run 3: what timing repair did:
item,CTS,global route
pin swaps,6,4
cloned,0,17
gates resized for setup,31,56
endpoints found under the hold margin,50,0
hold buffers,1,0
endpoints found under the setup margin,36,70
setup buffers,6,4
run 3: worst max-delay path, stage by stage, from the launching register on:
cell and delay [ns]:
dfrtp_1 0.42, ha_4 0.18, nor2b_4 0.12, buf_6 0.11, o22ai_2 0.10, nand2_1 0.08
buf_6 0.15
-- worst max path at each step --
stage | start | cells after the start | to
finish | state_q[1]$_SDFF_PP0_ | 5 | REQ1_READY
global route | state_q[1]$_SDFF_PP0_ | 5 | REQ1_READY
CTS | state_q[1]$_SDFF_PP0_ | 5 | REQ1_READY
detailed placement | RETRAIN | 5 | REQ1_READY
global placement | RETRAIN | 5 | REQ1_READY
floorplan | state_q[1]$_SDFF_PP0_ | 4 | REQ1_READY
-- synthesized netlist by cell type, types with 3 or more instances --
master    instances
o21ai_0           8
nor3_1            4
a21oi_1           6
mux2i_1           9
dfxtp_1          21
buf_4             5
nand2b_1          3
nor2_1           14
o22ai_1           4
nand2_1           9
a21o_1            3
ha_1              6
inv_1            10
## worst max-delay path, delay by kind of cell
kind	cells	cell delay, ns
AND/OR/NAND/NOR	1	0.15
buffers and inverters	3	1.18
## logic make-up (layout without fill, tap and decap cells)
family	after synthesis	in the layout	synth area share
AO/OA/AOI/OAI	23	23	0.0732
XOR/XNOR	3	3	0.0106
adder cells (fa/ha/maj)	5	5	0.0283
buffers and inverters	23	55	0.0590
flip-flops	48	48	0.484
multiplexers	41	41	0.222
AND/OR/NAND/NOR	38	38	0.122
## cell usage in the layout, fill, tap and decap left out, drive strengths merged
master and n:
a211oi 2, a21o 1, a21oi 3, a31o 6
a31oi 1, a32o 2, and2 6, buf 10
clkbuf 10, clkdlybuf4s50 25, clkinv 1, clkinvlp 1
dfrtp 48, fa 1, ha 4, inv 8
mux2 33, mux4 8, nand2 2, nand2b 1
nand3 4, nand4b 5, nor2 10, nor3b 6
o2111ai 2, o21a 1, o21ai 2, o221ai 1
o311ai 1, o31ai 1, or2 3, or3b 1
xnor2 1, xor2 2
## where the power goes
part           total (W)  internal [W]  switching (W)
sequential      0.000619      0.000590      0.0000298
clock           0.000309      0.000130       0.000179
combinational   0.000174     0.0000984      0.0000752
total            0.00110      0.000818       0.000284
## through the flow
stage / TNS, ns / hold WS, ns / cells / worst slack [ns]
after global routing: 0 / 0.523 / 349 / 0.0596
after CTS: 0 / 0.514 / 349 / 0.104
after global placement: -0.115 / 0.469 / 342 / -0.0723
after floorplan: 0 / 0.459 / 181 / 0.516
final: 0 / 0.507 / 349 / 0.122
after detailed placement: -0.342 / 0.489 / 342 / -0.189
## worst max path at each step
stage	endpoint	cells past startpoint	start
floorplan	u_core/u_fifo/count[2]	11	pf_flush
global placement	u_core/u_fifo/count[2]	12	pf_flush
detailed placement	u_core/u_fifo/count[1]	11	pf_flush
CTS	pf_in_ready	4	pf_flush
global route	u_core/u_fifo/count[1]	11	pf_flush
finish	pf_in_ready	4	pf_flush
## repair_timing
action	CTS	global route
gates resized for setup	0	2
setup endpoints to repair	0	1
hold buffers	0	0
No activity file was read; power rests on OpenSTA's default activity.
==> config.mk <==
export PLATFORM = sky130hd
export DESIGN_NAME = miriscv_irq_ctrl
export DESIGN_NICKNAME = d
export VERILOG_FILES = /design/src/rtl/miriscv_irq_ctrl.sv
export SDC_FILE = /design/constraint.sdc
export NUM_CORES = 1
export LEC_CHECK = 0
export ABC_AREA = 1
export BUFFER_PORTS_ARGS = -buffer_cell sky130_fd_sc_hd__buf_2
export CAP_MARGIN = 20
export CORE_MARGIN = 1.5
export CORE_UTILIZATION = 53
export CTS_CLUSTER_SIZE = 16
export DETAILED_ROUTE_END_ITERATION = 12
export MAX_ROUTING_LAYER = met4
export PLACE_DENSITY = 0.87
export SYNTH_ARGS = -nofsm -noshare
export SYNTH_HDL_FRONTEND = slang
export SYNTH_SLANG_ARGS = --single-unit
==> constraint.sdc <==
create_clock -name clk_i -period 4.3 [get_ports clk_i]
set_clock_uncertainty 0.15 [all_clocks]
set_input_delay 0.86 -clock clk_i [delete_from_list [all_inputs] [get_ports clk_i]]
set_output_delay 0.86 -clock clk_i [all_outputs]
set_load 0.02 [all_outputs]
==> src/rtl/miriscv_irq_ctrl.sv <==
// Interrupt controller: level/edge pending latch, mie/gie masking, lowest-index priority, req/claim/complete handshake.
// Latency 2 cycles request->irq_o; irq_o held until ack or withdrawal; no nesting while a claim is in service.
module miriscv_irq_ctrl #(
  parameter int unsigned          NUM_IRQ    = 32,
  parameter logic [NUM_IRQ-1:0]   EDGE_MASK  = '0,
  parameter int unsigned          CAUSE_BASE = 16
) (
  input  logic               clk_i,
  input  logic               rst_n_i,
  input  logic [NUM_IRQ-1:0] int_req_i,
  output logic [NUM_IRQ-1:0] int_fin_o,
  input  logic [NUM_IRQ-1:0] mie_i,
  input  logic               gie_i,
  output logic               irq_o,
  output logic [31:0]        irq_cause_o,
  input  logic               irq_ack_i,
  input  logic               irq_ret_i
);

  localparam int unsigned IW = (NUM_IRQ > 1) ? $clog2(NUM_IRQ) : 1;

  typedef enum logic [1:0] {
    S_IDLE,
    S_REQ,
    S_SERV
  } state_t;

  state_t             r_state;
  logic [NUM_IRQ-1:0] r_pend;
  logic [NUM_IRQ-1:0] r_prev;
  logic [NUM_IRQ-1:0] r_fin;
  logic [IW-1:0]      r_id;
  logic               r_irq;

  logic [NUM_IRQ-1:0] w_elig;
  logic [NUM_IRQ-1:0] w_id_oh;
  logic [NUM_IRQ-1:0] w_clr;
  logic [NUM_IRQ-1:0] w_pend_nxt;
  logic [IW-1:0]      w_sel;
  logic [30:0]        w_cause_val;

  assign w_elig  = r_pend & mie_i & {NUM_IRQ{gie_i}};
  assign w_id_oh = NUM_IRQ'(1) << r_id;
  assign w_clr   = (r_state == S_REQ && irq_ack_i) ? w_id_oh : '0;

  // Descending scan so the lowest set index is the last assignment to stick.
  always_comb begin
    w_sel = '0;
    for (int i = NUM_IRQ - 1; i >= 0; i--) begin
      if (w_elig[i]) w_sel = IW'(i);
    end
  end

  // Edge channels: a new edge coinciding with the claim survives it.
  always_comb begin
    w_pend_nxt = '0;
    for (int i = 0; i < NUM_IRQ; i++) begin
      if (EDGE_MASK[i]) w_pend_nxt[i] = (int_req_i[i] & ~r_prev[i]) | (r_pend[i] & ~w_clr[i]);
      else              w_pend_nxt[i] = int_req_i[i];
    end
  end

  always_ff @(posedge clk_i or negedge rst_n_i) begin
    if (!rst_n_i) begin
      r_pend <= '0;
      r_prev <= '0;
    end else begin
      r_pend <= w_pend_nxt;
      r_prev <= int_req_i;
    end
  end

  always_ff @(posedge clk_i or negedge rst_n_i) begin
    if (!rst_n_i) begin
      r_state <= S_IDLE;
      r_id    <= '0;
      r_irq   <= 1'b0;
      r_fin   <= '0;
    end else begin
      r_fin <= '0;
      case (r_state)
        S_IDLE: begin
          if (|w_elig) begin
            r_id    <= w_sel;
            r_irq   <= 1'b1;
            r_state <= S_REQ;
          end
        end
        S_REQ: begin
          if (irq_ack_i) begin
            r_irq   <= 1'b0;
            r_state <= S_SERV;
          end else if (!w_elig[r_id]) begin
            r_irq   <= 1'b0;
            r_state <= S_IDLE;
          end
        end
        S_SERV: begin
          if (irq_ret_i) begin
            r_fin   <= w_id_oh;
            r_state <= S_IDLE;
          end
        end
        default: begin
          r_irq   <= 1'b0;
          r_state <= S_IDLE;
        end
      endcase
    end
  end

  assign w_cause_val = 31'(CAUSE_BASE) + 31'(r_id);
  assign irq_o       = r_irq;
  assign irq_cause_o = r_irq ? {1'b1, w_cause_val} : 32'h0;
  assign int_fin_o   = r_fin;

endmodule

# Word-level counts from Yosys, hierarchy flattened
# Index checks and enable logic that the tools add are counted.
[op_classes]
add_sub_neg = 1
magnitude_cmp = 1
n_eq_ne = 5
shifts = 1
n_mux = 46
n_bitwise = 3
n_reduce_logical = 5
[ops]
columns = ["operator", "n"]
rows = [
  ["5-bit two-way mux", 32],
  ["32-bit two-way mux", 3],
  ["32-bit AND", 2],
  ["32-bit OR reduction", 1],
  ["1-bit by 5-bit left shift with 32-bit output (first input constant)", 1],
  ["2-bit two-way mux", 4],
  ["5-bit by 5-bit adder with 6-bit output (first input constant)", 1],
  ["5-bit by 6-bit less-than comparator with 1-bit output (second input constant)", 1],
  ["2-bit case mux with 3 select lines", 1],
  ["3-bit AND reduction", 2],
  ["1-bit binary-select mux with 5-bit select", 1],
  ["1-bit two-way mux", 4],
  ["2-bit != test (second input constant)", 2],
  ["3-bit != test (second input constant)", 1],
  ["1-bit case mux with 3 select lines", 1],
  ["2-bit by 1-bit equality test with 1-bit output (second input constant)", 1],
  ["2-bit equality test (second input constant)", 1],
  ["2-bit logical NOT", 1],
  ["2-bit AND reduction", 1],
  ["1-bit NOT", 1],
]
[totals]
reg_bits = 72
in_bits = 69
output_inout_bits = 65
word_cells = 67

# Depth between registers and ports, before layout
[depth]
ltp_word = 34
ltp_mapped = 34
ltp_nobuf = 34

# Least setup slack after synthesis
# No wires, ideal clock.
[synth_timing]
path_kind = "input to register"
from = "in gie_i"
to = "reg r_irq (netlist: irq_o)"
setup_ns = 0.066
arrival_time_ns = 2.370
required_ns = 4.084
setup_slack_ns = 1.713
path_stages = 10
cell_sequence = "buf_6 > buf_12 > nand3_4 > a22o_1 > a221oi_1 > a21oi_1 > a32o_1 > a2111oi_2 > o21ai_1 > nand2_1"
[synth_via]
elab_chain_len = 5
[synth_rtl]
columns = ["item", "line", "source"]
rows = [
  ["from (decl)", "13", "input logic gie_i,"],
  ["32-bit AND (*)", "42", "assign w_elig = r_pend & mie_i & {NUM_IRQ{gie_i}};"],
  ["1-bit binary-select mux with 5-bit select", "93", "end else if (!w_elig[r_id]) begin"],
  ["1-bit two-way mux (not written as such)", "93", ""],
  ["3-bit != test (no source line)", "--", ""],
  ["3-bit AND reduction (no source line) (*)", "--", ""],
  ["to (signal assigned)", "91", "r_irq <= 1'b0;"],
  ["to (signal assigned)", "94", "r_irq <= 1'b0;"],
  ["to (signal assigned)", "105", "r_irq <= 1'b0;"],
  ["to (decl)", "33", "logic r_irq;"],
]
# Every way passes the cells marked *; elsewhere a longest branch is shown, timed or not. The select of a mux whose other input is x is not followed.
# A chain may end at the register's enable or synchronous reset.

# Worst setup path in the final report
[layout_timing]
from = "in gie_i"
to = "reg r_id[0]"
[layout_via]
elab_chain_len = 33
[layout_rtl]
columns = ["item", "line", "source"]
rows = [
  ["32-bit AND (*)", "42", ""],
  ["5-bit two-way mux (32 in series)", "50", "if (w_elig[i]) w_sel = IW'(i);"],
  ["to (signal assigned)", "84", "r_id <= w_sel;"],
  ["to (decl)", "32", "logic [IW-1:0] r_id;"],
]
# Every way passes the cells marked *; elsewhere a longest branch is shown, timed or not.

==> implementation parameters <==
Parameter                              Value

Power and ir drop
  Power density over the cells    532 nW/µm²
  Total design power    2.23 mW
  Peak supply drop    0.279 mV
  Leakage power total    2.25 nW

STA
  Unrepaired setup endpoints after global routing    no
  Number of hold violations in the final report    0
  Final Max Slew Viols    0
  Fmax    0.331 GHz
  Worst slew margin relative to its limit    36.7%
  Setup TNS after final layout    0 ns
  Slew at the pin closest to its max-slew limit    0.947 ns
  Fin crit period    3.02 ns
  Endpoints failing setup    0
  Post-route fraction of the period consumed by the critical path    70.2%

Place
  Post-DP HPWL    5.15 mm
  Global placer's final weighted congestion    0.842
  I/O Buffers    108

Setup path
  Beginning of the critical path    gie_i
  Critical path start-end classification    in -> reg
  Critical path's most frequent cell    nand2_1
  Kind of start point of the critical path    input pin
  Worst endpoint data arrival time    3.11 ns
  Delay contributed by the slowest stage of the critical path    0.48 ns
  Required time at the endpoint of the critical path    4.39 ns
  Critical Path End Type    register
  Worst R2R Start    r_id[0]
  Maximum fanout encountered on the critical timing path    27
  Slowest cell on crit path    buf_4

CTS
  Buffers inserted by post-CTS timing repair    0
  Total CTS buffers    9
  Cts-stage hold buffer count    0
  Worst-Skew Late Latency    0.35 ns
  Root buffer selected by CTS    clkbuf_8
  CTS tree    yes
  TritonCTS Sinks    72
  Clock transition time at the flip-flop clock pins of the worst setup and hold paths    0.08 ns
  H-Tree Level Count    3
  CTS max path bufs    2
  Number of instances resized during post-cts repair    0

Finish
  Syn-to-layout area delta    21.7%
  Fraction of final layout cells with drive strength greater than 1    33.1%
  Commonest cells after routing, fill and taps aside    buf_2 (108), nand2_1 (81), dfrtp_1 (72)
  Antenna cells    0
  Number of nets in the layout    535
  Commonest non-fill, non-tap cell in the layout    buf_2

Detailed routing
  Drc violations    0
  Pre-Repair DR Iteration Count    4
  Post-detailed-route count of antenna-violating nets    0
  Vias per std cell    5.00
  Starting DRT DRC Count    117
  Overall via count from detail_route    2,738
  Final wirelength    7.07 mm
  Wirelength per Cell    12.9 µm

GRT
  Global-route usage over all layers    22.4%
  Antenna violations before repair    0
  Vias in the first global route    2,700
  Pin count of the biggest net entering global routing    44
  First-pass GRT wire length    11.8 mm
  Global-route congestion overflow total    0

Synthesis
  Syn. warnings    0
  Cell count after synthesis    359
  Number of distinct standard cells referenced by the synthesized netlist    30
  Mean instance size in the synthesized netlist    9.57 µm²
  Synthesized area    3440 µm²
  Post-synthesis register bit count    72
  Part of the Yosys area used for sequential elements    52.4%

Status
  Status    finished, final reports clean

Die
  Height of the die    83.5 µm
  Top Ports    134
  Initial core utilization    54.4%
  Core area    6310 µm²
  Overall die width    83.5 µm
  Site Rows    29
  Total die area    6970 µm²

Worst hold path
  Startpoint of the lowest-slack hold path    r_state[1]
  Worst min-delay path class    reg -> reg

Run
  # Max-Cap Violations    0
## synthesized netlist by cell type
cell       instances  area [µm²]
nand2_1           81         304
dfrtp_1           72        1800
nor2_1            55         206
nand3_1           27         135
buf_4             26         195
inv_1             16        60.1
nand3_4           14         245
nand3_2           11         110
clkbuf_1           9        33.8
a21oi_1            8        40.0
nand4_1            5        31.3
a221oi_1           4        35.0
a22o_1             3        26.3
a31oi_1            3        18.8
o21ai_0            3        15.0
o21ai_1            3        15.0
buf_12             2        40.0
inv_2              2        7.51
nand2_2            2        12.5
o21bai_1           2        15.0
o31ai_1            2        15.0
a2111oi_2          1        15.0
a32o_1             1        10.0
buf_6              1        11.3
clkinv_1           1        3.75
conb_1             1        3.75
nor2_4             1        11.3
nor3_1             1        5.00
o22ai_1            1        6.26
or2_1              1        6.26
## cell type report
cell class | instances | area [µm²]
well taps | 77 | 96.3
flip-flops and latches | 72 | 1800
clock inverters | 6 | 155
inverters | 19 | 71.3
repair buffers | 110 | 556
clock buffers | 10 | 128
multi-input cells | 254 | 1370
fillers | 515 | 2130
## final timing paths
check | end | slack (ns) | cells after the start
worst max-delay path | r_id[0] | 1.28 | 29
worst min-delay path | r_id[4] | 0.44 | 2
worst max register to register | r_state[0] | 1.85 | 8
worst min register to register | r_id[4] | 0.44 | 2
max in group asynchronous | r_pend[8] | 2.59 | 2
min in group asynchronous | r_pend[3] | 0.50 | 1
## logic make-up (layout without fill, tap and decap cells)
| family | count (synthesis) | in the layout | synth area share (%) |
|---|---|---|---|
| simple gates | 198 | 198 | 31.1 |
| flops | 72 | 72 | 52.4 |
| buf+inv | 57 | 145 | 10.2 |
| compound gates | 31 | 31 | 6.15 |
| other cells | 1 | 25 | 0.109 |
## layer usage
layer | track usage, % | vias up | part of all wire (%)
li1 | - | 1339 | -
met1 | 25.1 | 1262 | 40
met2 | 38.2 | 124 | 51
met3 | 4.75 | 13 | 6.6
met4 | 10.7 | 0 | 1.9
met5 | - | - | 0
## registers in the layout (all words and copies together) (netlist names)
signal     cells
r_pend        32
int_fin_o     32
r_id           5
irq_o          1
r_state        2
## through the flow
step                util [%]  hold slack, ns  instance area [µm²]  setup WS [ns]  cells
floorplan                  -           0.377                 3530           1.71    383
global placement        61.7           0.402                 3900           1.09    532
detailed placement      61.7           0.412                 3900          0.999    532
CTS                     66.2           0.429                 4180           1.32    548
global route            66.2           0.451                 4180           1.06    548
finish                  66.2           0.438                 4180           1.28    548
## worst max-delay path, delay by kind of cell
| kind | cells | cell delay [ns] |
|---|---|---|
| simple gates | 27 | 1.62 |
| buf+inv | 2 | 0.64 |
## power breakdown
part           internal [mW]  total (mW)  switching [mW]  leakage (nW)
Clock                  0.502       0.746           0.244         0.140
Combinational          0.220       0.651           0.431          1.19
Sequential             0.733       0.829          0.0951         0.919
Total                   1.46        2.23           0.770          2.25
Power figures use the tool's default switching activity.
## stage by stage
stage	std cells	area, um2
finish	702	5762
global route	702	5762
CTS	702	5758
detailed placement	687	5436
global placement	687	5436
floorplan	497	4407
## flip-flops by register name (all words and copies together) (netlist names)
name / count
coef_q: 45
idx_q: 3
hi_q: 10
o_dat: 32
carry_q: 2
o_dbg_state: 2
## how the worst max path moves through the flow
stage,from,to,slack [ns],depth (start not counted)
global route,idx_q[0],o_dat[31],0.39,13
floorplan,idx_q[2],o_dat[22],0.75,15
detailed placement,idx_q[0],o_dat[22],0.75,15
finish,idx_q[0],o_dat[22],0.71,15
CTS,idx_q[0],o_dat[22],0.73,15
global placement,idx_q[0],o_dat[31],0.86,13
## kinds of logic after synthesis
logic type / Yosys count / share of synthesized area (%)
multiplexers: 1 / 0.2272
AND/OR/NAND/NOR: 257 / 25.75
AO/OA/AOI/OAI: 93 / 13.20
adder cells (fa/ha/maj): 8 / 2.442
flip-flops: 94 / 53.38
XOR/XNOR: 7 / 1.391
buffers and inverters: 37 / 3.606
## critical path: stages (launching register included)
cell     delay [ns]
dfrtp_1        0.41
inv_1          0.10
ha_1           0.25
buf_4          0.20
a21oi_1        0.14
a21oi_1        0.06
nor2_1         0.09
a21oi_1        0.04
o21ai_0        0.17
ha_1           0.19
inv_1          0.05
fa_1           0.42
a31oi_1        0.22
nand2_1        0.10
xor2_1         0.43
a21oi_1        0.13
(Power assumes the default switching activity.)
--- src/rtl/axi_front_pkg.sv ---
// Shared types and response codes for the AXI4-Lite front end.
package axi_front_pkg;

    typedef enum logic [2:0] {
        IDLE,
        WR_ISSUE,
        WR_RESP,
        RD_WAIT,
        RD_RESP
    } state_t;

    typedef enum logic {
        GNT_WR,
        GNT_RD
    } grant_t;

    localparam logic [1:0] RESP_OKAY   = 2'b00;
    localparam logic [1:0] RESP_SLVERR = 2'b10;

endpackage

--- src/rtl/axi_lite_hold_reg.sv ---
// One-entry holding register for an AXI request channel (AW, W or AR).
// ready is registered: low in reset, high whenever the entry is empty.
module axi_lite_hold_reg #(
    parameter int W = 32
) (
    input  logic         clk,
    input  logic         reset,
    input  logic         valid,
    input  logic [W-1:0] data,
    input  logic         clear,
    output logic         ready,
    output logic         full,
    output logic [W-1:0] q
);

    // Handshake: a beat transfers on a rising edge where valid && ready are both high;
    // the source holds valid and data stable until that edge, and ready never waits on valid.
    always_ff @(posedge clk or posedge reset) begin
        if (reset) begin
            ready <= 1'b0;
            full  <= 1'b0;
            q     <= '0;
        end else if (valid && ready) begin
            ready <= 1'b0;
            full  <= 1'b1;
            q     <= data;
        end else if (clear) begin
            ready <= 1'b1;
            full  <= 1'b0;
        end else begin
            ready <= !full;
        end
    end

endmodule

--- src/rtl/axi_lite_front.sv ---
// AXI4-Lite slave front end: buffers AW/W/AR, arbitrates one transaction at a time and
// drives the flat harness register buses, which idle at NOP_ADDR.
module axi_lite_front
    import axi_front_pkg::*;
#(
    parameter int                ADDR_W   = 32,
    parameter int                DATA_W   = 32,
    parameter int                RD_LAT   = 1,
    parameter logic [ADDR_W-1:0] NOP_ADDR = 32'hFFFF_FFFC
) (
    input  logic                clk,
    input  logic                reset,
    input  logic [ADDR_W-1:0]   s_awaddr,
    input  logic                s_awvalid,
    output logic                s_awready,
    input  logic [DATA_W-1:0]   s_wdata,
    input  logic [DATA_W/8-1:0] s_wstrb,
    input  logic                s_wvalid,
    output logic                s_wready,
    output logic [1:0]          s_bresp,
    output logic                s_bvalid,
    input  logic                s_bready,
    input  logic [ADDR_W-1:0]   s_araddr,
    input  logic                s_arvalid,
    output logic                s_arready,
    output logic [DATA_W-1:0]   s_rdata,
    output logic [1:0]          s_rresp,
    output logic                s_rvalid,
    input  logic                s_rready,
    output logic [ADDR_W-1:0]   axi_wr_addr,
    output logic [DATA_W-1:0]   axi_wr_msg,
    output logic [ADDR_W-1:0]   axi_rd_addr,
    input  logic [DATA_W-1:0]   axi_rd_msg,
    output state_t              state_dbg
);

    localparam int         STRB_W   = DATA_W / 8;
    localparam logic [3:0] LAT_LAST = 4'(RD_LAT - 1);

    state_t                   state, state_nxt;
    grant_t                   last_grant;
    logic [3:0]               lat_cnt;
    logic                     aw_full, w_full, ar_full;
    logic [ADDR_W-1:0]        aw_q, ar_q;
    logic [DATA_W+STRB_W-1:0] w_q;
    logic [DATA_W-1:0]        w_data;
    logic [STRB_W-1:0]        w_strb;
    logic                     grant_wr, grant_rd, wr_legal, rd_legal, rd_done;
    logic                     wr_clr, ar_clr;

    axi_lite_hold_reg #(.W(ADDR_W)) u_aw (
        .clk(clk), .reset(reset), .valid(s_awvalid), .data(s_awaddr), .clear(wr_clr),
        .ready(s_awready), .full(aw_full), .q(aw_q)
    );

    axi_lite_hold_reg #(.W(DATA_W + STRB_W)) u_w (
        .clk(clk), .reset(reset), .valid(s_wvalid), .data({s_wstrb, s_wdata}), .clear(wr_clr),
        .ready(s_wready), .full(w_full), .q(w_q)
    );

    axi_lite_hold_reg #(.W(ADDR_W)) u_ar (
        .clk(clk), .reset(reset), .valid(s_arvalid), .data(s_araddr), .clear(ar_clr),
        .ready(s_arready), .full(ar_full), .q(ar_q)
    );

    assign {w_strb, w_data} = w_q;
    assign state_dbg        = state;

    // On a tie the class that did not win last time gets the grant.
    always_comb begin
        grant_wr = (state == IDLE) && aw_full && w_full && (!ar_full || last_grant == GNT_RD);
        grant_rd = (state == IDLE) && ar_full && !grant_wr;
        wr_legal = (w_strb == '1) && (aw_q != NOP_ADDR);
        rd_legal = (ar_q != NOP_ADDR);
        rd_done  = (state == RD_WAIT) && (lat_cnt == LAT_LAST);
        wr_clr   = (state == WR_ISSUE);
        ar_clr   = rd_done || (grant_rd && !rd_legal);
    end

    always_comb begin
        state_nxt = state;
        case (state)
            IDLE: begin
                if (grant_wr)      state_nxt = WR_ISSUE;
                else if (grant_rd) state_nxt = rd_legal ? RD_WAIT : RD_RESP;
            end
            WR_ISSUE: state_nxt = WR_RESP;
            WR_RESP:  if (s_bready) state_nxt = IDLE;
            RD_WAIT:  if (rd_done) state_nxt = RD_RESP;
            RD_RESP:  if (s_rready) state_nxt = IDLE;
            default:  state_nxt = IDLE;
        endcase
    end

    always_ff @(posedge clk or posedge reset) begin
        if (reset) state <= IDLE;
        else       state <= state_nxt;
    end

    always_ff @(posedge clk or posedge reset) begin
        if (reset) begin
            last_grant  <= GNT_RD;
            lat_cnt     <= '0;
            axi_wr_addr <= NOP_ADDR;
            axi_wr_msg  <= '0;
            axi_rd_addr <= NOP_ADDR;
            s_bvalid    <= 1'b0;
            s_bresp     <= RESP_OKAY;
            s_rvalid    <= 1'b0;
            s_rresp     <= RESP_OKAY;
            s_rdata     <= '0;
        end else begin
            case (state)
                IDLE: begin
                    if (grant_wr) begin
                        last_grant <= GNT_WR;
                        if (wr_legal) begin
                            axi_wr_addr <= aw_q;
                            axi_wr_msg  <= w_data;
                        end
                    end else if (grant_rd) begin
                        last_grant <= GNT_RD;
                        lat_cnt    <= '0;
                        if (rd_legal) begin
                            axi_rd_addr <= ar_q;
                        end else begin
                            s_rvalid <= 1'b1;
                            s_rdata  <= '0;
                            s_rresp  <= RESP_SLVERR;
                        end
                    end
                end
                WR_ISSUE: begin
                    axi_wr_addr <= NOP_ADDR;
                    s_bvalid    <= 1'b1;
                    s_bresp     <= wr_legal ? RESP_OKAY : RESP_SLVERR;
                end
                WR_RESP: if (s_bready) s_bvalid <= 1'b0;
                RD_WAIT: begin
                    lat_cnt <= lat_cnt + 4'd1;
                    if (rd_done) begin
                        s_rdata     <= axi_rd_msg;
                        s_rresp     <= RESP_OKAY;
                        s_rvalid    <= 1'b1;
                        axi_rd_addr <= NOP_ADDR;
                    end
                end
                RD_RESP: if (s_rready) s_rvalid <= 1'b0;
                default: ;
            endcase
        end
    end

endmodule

What is expected. What you return should be the lines from the start of the data through the line with "setup buffers,6,4", quoted exactly and nothing more.

Answer.
run 3: what timing repair did:
item,CTS,global route
pin swaps,6,4
cloned,0,17
gates resized for setup,31,56
endpoints found under the hold margin,50,0
hold buffers,1,0
endpoints found under the setup margin,36,70
setup buffers,6,4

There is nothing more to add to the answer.